Guess so @Galassia !

OP posts:
fitzbilly · 19/08/2021 15:41

I don't think it's just men. I also think it only applies to the early stages is a relationship or even before a relationship has emerged.

Dontwatchfootball · 19/08/2021 16:00

We value things more when we have to put in effort to obtaining them. The harder we work, the more we value it.

IveGotASongThatllGetOnYNerves · 19/08/2021 16:02

I think if someone you are dating becomes disinterested and less available then it's healthier to say oh forget this than to beg and plead for attention tbh.
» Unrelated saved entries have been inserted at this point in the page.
`config.mk`:
```
export PLATFORM = sky130hd
export DESIGN_NAME = mem_wb_stage
export DESIGN_NICKNAME = d
export VERILOG_FILES = /design/src/rtl/pipe_pkg.sv /design/src/rtl/dmem_timeout_cnt.sv /design/src/rtl/mem_wb_stage.sv
export SDC_FILE = /design/constraint.sdc
export NUM_CORES = 1
export LEC_CHECK = 0
export CORE_MARGIN = 3
export CORE_UTILIZATION = 44
export DETAILED_ROUTE_END_ITERATION = 8
export GPL_ROUTABILITY_DRIVEN = 0
export HOLD_SLACK_MARGIN = 0.02
export PLACE_DENSITY_LB_ADDON = 0.1
export SYNTH_ARGS = -nofsm -noshare
export SYNTH_HDL_FRONTEND = slang
export SYNTH_SLANG_ARGS = --single-unit
```
`constraint.sdc`:
```
create_clock -name clk -period 5.5 [get_ports clk]
set_input_delay 0.825 -clock clk [delete_from_list [all_inputs] [get_ports clk]]
set_output_delay 0.825 -clock clk [all_outputs]
set_load 0.01 [all_outputs]
```
`src/rtl/pipe_pkg.sv`:
```
// Shared definitions for the MEM/WB pipeline stage: FSM encoding, widths,
// the error pattern returned on aborted loads and the write-back enable rule.
package pipe_pkg;

    localparam int WORD_W = 32;
    localparam int REG_W  = 5;
    localparam int CNT_W  = 4;

    localparam logic [REG_W-1:0]  REG_ZERO     = 5'd0;
    localparam logic [WORD_W-1:0] ERR_DATA_DEF = 32'hDEADBEEF;

    typedef enum logic {
        ST_IDLE   = 1'b0,
        ST_ACCESS = 1'b1
    } mem_state_e;

    // Register 0 is hard-wired, so a write to it is never a real write-back.
    function automatic logic wb_en(input logic regwr, input logic [REG_W-1:0] rw);
        return regwr & (rw != REG_ZERO);
    endfunction

endpackage

```
`src/rtl/dmem_timeout_cnt.sv`:
```
// Watchdog counter for outstanding data-memory accesses: clear, increment and
// terminal-count flag. State advances on the falling clock edge like the pipeline.
module dmem_timeout_cnt #(
    parameter int               CNT_W = 4,
    parameter logic [CNT_W-1:0] TERM  = {CNT_W{1'b1}}
) (
    input  logic clk,
    input  logic rst_n,
    input  logic clr_i,
    input  logic inc_i,
    output logic tc_o
);

    logic [CNT_W-1:0] cnt_q;
    logic [CNT_W-1:0] cnt_d;

    // Next count: clear wins, saturate at the terminal value.
    always_comb begin
        cnt_d = cnt_q;
        if (clr_i) begin
            cnt_d = {CNT_W{1'b0}};
        end else if (inc_i && (cnt_q != TERM)) begin
            cnt_d = cnt_q + {{(CNT_W-1){1'b0}}, 1'b1};
        end else begin
            cnt_d = cnt_q;
        end
    end

    // Count register.
    always_ff @(negedge clk or negedge rst_n) begin
        if (!rst_n) begin
            cnt_q <= {CNT_W{1'b0}};
        end else begin
            cnt_q <= cnt_d;
        end
    end

    assign tc_o = (cnt_q == TERM);

endmodule

```
`src/rtl/mem_wb_stage.sv`:
```
// MEM stage with data-memory req/ack handshake and the MEM/WB register.
// Define MEM_FWD_EN to add a registered WB->EXE forwarding copy (fwd_* outputs).
module mem_wb_stage
    import pipe_pkg::*;
#(
    parameter int                ADDR_W      = 10,
    parameter int                TIMEOUT_CYC = 15,
    parameter logic [WORD_W-1:0] ERR_DATA    = ERR_DATA_DEF
) (
    input  logic              clk,
    input  logic              rst_n,
    input  logic              run,
    input  logic              MEM_RegWr,
    input  logic              MEM_MemWr,
    input  logic              MEM_MemtoReg,
    input  logic [REG_W-1:0]  MEM_Rw,
    input  logic [WORD_W-1:0] MEM_Result,
    input  logic [WORD_W-1:0] MEM_busB,
    output logic              dmem_req,
    output logic              dmem_we,
    output logic [ADDR_W-1:0] dmem_addr,
    output logic [WORD_W-1:0] dmem_wdata,
    input  logic              dmem_ack,
    input  logic [WORD_W-1:0] dmem_rdata,
    output logic              stall,
    output logic              err,
    output logic              WB_RegWr,
    output logic [REG_W-1:0]  WB_Rw,
    output logic [WORD_W-1:0] WB_Data
`ifdef MEM_FWD_EN
    ,
    output logic              fwd_valid,
    output logic [REG_W-1:0]  fwd_rw,
    output logic [WORD_W-1:0] fwd_data
`endif
);

    mem_state_e state_q;
    logic       mem_op_s;
    logic       misalign_s;
    logic       cnt_clr_s;
    logic       cnt_tc_s;
    logic       done_s;

    assign mem_op_s   = MEM_MemWr | MEM_MemtoReg;
    assign misalign_s = (MEM_Result[1:0] != 2'b00);
    assign stall      = (state_q == ST_ACCESS) | ((state_q == ST_IDLE) & run & mem_op_s);
    assign done_s     = (state_q == ST_ACCESS) & (dmem_ack | cnt_tc_s);
    assign cnt_clr_s  = (state_q != ST_ACCESS) | dmem_ack | cnt_tc_s;

    dmem_timeout_cnt #(
        .CNT_W (CNT_W),
        .TERM  (CNT_W'(TIMEOUT_CYC))
    ) u_timeout (
        .clk   (clk),
        .rst_n (rst_n),
        .clr_i (cnt_clr_s),
        .inc_i (state_q == ST_ACCESS),
        .tc_o  (cnt_tc_s)
    );

    // Access FSM, memory request registers, sticky error and MEM/WB register.
    always_ff @(negedge clk or negedge rst_n) begin
        if (!rst_n) begin
            state_q    <= ST_IDLE;
            dmem_req   <= 1'b0;
            dmem_we    <= 1'b0;
            dmem_addr  <= {ADDR_W{1'b0}};
            dmem_wdata <= {WORD_W{1'b0}};
            err        <= 1'b0;
            WB_RegWr   <= 1'b0;
            WB_Rw      <= REG_ZERO;
            WB_Data    <= {WORD_W{1'b0}};
        end else begin
            case (state_q)
                ST_IDLE: begin
                    if (run && !mem_op_s) begin
                        WB_RegWr <= wb_en(MEM_RegWr, MEM_Rw);
                        WB_Rw    <= MEM_Rw;
                        WB_Data  <= MEM_Result;
                    end else if (run && misalign_s) begin
                        // Misaligned: never reaches memory; loads get the error pattern.
                        err   <= 1'b1;
                        WB_Rw <= MEM_Rw;
                        if (MEM_MemWr) begin
                            WB_RegWr <= 1'b0;
                        end else begin
                            WB_RegWr <= wb_en(MEM_RegWr, MEM_Rw);
                            WB_Data  <= ERR_DATA;
                        end
                    end else if (run) begin
                        dmem_req   <= 1'b1;
                        dmem_we    <= MEM_MemWr;
                        dmem_addr  <= MEM_Result[ADDR_W+1:2];
                        dmem_wdata <= MEM_busB;
                        WB_RegWr   <= 1'b0;
                        state_q    <= ST_ACCESS;
                    end
                end
                ST_ACCESS: begin
                    WB_RegWr <= 1'b0;
                    if (done_s) begin
                        dmem_req <= 1'b0;
                        state_q  <= ST_IDLE;
                        WB_Rw    <= MEM_Rw;
                        if (!dmem_ack) begin
                            err <= 1'b1;
                        end
                        // dmem_we still tells whether the held access is a store.
                        if (dmem_we) begin
                            WB_RegWr <= wb_en(MEM_RegWr & ~MEM_MemtoReg, MEM_Rw);
                            WB_Data  <= MEM_Result;
                        end else begin
                            WB_RegWr <= wb_en(MEM_RegWr, MEM_Rw);
                            WB_Data  <= dmem_ack ? dmem_rdata : ERR_DATA;
                        end
                    end
                end
                default: begin
                    state_q  <= ST_IDLE;
                    dmem_req <= 1'b0;
                    WB_RegWr <= 1'b0;
                end
            endcase
        end
    end

`ifdef MEM_FWD_EN
    // One-cycle delayed copy of the write-back bundle for the WB->EXE bypass.
    always_ff @(negedge clk or negedge rst_n) begin
        if (!rst_n) begin
            fwd_valid <= 1'b0;
            fwd_rw    <= REG_ZERO;
            fwd_data  <= {WORD_W{1'b0}};
        end else begin
            fwd_valid <= WB_RegWr;
            fwd_rw    <= WB_Rw;
            fwd_data  <= WB_Data;
        end
    end
`endif

endmodule

```
==> results.md <==
- Outcome: completed
- Startpoint Class: input port
- GRT overflow: 0
- RR Startpoint: state_q
- Post-synth ARST share: 1.000
- I/O Pins: 192
- Worst Hold Slack: 405.4 ps
- Die Wd: 100.4 um
- Unrepaired setup endpoints after global routing: no
- Yosys reg bits: 88
- Commonest cells after routing, fill and taps aside: 190 x clkdlybuf4s50_1, 88 x dfrtn_1, 53 x o21ai_0, 46 x mux2_2, 37 x nand2_1
- Max clock buf depth: 2
- Critical-path maximum fanout: 8
- HP Class: reg -> reg
- P_leak: 2.487 nW
- DRC: 0
- Hold EP: u_timeout.cnt_q[0]
- # port buffers: 191
- Met1 usage: 0.2688
- Commonest non-fill, non-tap cell in the layout: clkdlybuf4s50_1
- Final core utilization: 0.7326
- Core box area: 8423 um^2
- Met3 usage: 0.07158
- Hold depth: 1
- Initial cell density of the core: 0.4658
- Die area: 10090 um^2
- Setup TNS: 0 ps
- Die Span Y: 100.4 um
- Placed Area: 5967 um^2
- CTS clk-pin slew, worst paths: 60 ps
- Fin Clk Skew: 5.044 ps
- Gr usage total: 0.2280
- GRT busiest layer: met2
- Main synth FF type: dfrtn_1
- Root Driver: clkbuf_8
- First-pass detailed-route iteration total: 4
- Vias in the first global route: 3675
- CP Cell Sequence: clkdlybuf4s50_1 > nand2b_4 > nor3_1 > a21oi_1 > o21ai_0
- Worst setup EP type: flop
- Row cnt: 33
- Critical-path top delay cell: nor3_1
- First-pass GRT wire length: 18160 um
- Post-DP HPWL: 8561 um
- Mapped Area: 3924 um^2
- Area Overhead vs Synth: 57.27%
- CTS tree: yes
- Ant. Diodes: 0
- Data required time at the worst endpoint: 3090 ps
- Worst Tran Pin Value: 1019 ps
- Max cap viols: 0
- Crit Path Class: in -> reg
- Post-Syn Instances: 330
- R2r worst-path depth: 5
- DRT antenna net count: 0
- Yosys warns: 0
- CP peak stage delay: 780 ps
- Setup violations, final: 0
- Peak VDD IR: 0.0002089 V
- Final hold violation count: 0
- Antenna violations before repair: 0
- Post-synth cell types: 36
- Post-synthesis sequential area ratio: 0.5612
- PwrDens: 324.9 nW/um^2
- Grt met2 use: 0.3945
- Num CTS Buffers: 9
- Iter 0 DRT Violations: 100
- Setup bufs post-CTS: 0
- Clk_lat worst skew: 330 ps
- # nets final: 633
- Slew margin rel.: 0.3153
- Share of cells above drive strength 1: 0.1588
- CP Data Arrival Time: 2750 ps
- Fillers: 624
- Largest net degree at the start of global routing: 65
- Drt total wl: 11310 um
- Post-CTS Hold Fix Bufs: 0
- Vias: 3424
- Post-CTS sizing: 0
- Vias/cell: 5.401
- Syn_nets: 439
- Flop2flop setup slack: 3540 ps
- Avg Cell Area, Syn: 11.89 um^2
- Fin. max-slew vios: 0
- Routed len/inst: 17.84 um
- Reg2reg end: WB_Data[0]
- H-tree levels: 3
- Post-synth EDFFs: 0
- Post-route cell area: 6171 um^2
- Sink Count: 88
- Hold_sp: u_timeout.cnt_q[0]
==> area by class of cell <==
type                    count  area (um^2)  area share
well taps                 105        131.4     0.02129
clock inverters             5        62.56     0.01014
flip-flops and latches     88         2202      0.3569
multi-input cells         217         1583      0.2565
clock buffers              11        141.4     0.02291
repair buffers            205         2039      0.3305
inverters                   3        11.26    0.001825
==> power breakdown <==
group / internal (mW) / total (mW) / leakage [nW] / switching (mW)
combinational: 0.411 / 0.678 / 1.33 / 0.267
clock: 0.226 / 0.458 / 0.0966 / 0.232
sequential: 0.796 / 0.870 / 1.06 / 0.0733
total: 1.43 / 2.01 / 2.49 / 0.572
==> cells in the mapped netlist (4+ instances only) <==
master	number	area (um^2)
a21oi_1	9	45.04
mux2_2	46	518.0
buf_1	5	18.77
o32a_1	23	230.2
buf_6	5	56.30
o21ai_1	6	30.03
nor2_1	7	26.28
buf_2	4	20.02
nand2_1	37	138.9
dfrtn_1	88	2202
clkbuf_1	6	22.52
o21ai_0	53	265.3
a32o_1	8	80.08
==> worst max-delay path: cells and delay by family <==
kind | cells | cell delay (ps)
and+or+nand+nor | 2 | 880
AOI/OAI and AO/OA | 2 | 390
buffers and inverters | 1 | 630
==> flip-flops by register name (all words and copies together) (netlist names) <==
signal and count:
WB_RegWr 1, dmem_req 1, dmem_we 1, u_timeout.cnt_q 4, err 1, WB_Data 32, WB_Rw 5, dmem_wdata 32
dmem_addr 10, state_q 1
==> kinds of logic (layout without fill, tap and decap cells) <==
group	count (synthesis)	in the layout	share of synthesized area
buffers and inverters	25	224	0.03539
AOI/OAI and AO/OA	107	107	0.1859
DFF	88	88	0.5612
and+or+nand+nor	59	59	0.07207
adders and majority gates	1	1	0.003188
muxes	48	48	0.1378
xor gates and xnor gates	2	2	0.004465
==> stage by stage <==
stage	instances	setup slack, ps	total power, mW
2_1_floorplan	330	681.0	1.126
3_3_place_gp	618	71.70	1.546
3_5_place_dp	618	-11.19	1.569
4_1_cts	634	354.5	2.033
5_1_grt	634	145.1	2.120
6_report	634	344.2	2.005
==> metal layers <==
metal | part of all wire | vias to the layer above | wire length (um)
met5 | 0 | - | 0
met4 | 0.014 | 0 | 163
met3 | 0.095 | 11 | 1074
met2 | 0.50 | 133 | 5702
met1 | 0.39 | 1670 | 4367
li1 | - | 1610 | -
==> how the worst max path moves through the flow <==
stage,from,end,slack [ps]
2_1_floorplan,run,dmem_addr[1],680
3_3_place_gp,MEM_Result[0],dmem_wdata[11],70
3_5_place_dp,run,WB_Data[22],-10
4_1_cts,run,WB_Data[22],350
5_1_grt,run,WB_Data[20],150
6_report,run,WB_Data[22],340
Power figures use the tool's default switching activity.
Mysticguru · 19/08/2021 16:35

Doesn't work with me!! Any mind games like that and I'm off

Kinsters · 19/08/2021 16:43

I think it often is the case but also isn't a good sign for the relationship. If his interest fades when you pay attention to him/he feels like you're "his" then how is his behaviour going to change once you're married or tied together in some other way like kids or a house? Probably not in a good way.

crumbsnamechange · 19/08/2021 16:48

I think it's more confidence they're attracted to, rather than how interested you seem. And plenty of men wouldn't bother with someone who didn't seem interested in them back.

sar302 · 19/08/2021 18:51

I've definitely had one of those guys who I dated, kind of dated, slept with a few times on and off over oh, 12 years. I think I was always slightly more into him. But his siren always blared when I was with someone else. He even proposed to me once when I'd just started seeing someone, on the off chance that it didn't work with the guy Hmm talk about wanting what you can't have.

But when my husband and I got together, we were both incredibly keen. I guess we just knew it was right and we pursued each other?

I don't about the bitch book, but "he's just not that into you" made total sense to me!